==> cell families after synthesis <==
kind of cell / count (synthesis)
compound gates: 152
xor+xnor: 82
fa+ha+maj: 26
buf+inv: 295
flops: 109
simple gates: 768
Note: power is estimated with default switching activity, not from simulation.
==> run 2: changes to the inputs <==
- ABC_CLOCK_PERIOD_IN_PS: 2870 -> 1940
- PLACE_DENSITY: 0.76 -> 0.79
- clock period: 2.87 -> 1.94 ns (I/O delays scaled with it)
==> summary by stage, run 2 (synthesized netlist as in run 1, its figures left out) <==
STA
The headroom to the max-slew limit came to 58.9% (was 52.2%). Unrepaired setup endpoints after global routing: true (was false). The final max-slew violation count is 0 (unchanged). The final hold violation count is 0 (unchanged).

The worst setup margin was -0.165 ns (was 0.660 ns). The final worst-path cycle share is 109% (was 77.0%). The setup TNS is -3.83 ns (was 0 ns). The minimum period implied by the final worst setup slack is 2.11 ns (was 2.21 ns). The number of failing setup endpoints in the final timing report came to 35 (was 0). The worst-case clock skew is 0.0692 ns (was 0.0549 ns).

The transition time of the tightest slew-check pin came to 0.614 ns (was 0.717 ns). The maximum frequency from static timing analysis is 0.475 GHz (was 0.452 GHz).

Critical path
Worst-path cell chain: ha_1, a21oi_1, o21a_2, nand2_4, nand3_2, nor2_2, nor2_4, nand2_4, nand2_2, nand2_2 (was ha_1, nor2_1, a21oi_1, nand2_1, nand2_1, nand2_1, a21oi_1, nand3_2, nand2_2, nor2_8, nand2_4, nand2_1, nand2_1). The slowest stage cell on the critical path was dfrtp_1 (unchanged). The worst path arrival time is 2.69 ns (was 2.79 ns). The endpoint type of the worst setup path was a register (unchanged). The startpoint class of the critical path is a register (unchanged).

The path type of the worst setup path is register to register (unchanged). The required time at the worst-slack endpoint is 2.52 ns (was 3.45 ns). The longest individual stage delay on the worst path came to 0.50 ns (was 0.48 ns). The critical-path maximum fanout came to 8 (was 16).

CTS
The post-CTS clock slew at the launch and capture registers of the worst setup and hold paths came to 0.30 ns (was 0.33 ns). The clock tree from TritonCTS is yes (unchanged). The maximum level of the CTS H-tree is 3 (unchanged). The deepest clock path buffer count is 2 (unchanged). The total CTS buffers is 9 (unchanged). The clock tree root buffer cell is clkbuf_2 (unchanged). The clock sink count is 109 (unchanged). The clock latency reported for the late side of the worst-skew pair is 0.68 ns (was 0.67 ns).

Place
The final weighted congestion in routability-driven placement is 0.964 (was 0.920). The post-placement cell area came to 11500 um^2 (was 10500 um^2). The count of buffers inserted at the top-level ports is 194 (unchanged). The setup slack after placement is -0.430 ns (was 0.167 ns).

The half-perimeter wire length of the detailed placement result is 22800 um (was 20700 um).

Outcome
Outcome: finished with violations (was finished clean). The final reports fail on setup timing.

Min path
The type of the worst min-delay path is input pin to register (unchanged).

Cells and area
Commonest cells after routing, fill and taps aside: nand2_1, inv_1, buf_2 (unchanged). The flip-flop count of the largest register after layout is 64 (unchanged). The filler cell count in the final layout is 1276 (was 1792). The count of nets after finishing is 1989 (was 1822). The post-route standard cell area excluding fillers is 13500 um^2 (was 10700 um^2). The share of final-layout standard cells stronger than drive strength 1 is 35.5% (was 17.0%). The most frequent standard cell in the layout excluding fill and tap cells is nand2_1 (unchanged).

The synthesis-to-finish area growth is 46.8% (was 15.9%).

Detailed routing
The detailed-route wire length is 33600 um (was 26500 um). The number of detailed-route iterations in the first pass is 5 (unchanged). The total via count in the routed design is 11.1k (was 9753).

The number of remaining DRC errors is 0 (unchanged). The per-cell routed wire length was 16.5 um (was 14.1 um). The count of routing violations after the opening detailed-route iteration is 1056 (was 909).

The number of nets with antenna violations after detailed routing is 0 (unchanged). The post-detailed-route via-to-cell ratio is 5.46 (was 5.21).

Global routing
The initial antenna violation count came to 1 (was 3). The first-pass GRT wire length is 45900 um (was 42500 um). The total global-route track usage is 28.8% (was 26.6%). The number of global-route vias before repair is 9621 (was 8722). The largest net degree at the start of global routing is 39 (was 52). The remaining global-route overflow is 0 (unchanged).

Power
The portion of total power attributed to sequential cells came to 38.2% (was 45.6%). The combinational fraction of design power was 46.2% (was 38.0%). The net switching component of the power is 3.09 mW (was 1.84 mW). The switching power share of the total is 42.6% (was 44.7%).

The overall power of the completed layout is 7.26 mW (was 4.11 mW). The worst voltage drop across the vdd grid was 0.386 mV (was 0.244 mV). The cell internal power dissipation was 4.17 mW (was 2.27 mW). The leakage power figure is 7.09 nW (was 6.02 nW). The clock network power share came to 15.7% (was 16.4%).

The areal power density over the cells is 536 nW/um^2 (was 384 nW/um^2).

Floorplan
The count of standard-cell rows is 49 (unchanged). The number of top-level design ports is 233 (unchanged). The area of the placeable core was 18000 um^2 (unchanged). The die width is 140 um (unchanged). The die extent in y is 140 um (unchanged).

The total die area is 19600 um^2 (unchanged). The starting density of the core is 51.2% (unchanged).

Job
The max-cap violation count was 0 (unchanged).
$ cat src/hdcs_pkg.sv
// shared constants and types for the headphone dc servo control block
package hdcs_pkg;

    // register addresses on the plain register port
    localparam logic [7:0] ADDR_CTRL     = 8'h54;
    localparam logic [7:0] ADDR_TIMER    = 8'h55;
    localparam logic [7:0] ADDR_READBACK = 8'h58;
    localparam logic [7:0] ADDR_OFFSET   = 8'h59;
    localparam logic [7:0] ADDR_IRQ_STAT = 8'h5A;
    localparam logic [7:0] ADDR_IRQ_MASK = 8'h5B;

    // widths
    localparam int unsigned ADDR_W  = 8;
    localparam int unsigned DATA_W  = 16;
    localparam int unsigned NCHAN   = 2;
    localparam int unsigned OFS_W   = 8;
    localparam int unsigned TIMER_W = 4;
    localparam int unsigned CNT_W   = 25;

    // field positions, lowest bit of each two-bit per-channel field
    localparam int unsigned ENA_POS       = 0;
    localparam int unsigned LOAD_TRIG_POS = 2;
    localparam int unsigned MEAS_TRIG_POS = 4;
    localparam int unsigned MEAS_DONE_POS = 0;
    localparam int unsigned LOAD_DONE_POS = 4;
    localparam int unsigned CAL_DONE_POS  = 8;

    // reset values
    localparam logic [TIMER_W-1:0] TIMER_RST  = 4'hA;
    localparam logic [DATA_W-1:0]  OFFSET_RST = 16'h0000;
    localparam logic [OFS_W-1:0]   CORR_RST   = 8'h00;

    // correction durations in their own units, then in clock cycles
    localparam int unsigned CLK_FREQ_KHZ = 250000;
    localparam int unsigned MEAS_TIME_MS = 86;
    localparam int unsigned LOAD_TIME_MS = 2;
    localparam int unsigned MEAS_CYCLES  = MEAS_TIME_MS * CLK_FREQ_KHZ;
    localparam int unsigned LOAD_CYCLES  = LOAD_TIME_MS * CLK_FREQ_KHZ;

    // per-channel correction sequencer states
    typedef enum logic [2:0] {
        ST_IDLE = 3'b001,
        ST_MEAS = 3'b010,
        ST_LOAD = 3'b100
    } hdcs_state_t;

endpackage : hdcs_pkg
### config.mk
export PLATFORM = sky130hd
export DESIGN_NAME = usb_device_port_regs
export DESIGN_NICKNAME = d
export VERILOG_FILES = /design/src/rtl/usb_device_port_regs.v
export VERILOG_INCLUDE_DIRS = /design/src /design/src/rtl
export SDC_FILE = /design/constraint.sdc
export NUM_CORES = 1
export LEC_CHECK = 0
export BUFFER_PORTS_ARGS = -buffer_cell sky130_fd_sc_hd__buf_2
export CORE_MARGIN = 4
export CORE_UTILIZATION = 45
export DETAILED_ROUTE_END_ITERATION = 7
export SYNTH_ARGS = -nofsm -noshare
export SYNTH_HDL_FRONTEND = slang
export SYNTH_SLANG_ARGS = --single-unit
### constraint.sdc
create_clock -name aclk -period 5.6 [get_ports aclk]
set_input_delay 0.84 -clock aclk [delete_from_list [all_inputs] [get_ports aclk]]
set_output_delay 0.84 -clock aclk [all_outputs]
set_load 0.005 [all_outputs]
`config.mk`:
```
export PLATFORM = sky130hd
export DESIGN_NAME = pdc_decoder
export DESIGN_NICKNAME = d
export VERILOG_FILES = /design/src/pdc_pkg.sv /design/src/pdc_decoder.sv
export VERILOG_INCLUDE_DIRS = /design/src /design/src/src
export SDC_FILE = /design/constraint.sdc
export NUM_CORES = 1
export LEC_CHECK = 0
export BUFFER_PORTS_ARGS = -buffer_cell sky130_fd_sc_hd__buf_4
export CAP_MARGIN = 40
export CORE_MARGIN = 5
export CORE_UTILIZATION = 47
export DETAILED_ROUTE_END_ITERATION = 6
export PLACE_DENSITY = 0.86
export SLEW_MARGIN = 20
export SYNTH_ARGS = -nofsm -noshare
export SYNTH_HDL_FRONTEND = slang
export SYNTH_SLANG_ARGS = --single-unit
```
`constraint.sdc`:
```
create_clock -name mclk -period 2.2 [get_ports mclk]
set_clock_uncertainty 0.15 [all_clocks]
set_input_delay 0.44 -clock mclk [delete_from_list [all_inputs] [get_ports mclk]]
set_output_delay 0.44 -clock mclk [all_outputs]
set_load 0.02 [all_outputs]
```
*-*-*
After locating the line holding "buf+inv: 295" above, output exactly that line and every line after it through the line holding "is a register (unchanged).". Include nothing else.

buf+inv: 295
flops: 109
simple gates: 768
Note: power is estimated with default switching activity, not from simulation.
==> run 2: changes to the inputs <==
- ABC_CLOCK_PERIOD_IN_PS: 2870 -> 1940
- PLACE_DENSITY: 0.76 -> 0.79
- clock period: 2.87 -> 1.94 ns (I/O delays scaled with it)
==> summary by stage, run 2 (synthesized netlist as in run 1, its figures left out) <==
STA
The headroom to the max-slew limit came to 58.9% (was 52.2%). Unrepaired setup endpoints after global routing: true (was false). The final max-slew violation count is 0 (unchanged). The final hold violation count is 0 (unchanged).

The worst setup margin was -0.165 ns (was 0.660 ns). The final worst-path cycle share is 109% (was 77.0%). The setup TNS is -3.83 ns (was 0 ns). The minimum period implied by the final worst setup slack is 2.11 ns (was 2.21 ns). The number of failing setup endpoints in the final timing report came to 35 (was 0). The worst-case clock skew is 0.0692 ns (was 0.0549 ns).

The transition time of the tightest slew-check pin came to 0.614 ns (was 0.717 ns). The maximum frequency from static timing analysis is 0.475 GHz (was 0.452 GHz).

Critical path
Worst-path cell chain: ha_1, a21oi_1, o21a_2, nand2_4, nand3_2, nor2_2, nor2_4, nand2_4, nand2_2, nand2_2 (was ha_1, nor2_1, a21oi_1, nand2_1, nand2_1, nand2_1, a21oi_1, nand3_2, nand2_2, nor2_8, nand2_4, nand2_1, nand2_1). The slowest stage cell on the critical path was dfrtp_1 (unchanged). The worst path arrival time is 2.69 ns (was 2.79 ns). The endpoint type of the worst setup path was a register (unchanged). The startpoint class of the critical path is a register (unchanged).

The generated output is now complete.